Datawhale clocked in for the first time
Recently, I participated in a "hands-on learning data analysis" learning clock out activity. I only have a little understanding of Python. I wanted to chew "data analysis using Python" countless times, but it didn't work out in the end. The good news of this activity is: 1 There is a relatively perfect learning path (this is better.
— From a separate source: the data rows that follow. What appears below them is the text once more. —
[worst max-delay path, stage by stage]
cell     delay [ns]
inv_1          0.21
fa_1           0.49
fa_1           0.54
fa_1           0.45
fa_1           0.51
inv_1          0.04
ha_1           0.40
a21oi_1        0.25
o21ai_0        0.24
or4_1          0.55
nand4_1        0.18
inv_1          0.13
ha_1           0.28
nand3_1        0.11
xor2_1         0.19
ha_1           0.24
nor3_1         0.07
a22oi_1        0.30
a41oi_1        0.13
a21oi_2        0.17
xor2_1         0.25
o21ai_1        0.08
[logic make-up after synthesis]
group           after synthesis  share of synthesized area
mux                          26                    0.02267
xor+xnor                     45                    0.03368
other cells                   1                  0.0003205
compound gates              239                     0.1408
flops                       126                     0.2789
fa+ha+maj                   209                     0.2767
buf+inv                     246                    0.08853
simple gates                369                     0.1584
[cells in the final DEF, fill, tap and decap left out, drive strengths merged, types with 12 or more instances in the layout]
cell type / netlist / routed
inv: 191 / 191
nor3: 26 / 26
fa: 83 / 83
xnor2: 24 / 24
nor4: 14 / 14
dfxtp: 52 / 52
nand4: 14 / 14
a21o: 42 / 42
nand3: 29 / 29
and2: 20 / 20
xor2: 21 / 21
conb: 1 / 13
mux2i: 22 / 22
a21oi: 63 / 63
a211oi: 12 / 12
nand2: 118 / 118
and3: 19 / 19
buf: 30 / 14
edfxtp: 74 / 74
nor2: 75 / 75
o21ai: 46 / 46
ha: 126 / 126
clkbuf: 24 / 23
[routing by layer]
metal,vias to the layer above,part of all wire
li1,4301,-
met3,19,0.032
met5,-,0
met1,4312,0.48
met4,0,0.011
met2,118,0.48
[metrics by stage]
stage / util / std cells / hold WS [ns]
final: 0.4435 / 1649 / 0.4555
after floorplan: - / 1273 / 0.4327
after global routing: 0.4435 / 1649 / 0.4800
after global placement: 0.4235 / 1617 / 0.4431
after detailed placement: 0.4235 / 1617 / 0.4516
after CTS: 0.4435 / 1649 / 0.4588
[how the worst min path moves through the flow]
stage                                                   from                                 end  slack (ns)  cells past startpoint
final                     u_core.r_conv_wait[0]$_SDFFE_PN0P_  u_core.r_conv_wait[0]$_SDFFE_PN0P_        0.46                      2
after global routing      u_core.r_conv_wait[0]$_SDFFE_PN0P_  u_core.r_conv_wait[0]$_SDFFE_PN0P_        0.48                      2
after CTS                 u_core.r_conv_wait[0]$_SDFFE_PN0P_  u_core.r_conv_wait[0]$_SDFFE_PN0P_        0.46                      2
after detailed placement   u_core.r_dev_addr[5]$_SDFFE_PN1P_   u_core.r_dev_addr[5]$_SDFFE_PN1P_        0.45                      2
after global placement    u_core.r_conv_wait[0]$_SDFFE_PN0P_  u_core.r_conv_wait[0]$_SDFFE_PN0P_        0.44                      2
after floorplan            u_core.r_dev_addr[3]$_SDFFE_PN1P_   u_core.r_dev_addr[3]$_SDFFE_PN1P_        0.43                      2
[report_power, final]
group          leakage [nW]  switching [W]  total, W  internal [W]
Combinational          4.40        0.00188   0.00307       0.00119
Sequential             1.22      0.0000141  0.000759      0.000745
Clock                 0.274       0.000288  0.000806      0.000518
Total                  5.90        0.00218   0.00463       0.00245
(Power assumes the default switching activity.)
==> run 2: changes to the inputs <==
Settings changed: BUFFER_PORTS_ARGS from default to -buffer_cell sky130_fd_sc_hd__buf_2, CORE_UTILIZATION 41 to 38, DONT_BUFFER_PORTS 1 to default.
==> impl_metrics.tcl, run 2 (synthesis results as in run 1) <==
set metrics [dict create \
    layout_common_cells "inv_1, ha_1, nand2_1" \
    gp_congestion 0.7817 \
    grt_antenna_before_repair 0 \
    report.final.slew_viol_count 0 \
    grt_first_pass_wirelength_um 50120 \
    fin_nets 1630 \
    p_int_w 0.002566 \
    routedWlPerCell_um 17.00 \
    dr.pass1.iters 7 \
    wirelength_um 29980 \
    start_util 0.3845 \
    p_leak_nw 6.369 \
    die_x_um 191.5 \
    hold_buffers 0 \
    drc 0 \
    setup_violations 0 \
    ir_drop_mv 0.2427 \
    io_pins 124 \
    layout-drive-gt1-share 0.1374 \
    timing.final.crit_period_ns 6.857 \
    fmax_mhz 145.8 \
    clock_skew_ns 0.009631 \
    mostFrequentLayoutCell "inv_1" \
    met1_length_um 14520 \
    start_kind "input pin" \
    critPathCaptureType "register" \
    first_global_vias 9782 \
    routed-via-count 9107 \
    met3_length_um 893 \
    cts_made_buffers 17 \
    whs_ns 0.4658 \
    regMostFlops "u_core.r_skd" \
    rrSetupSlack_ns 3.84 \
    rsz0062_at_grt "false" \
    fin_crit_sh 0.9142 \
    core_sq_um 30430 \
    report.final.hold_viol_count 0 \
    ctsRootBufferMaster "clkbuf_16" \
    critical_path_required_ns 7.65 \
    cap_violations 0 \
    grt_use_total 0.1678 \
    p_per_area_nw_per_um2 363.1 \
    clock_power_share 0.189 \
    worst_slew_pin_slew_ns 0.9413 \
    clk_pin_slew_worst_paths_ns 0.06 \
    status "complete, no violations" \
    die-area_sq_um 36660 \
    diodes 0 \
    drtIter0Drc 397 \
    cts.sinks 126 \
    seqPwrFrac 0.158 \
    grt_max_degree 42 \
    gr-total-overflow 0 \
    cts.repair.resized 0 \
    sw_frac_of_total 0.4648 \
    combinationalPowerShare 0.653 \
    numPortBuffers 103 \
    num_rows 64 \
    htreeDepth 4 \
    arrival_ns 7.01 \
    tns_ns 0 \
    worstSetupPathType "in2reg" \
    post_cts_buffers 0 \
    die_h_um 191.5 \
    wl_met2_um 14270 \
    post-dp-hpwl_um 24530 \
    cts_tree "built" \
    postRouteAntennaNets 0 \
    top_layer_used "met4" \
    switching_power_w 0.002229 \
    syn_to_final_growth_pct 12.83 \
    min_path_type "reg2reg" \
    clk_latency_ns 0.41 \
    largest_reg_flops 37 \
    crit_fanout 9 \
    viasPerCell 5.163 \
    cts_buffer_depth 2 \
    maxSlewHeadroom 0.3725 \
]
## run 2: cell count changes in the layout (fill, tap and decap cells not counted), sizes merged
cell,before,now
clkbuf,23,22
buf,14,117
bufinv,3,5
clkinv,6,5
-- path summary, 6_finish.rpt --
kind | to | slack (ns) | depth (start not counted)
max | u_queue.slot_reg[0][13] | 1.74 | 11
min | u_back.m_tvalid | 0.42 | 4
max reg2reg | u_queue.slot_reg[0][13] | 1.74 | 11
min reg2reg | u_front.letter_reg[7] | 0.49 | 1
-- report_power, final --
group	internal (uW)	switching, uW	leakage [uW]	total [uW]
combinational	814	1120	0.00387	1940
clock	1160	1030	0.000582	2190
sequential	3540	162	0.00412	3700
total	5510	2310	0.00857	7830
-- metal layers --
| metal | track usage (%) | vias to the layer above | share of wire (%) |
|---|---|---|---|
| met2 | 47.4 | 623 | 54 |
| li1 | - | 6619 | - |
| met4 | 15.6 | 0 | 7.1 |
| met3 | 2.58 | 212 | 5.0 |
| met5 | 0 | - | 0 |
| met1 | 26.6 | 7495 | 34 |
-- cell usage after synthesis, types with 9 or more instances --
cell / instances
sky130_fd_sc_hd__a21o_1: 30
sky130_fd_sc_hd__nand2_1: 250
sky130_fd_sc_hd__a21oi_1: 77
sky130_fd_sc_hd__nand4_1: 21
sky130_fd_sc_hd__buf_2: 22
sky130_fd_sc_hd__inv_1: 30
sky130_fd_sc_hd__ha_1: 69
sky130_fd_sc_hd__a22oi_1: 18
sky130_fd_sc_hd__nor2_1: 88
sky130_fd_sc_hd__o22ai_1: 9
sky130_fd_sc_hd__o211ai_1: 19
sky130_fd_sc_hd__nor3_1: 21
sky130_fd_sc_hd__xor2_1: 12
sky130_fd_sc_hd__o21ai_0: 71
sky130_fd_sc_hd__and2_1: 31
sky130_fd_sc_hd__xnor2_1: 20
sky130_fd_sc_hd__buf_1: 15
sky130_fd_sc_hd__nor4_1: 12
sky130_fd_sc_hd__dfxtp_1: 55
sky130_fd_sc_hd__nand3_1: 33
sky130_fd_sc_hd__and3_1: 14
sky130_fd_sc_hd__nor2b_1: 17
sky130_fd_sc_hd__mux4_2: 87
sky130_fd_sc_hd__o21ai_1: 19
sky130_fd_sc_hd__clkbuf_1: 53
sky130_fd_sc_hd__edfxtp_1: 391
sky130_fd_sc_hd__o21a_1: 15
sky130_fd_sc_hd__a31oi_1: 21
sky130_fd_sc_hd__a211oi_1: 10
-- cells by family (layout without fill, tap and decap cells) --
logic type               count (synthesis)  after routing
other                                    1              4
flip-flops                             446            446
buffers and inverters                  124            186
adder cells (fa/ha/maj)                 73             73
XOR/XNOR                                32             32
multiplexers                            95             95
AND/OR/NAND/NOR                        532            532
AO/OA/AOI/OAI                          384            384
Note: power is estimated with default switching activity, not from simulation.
After all, when you first learn, someone told you what is more important, which can relatively reduce the cost of learning); 2. There will be special personnel to answer doubts; 3. There will be partners to cheer each other up, so take advantage of this learning activity to learn Python data analysis and rush!!!
Dataset Download: Titanic - machinery learns from disaster.
Chapter I
Part I load / adjust / view / save data
1.1.1 loading data
- df.read_csv( )
- df.read_table( )
These two methods open The difference between csv files is PD read_ Table needs to be separated by. csv in "sep =" parameter "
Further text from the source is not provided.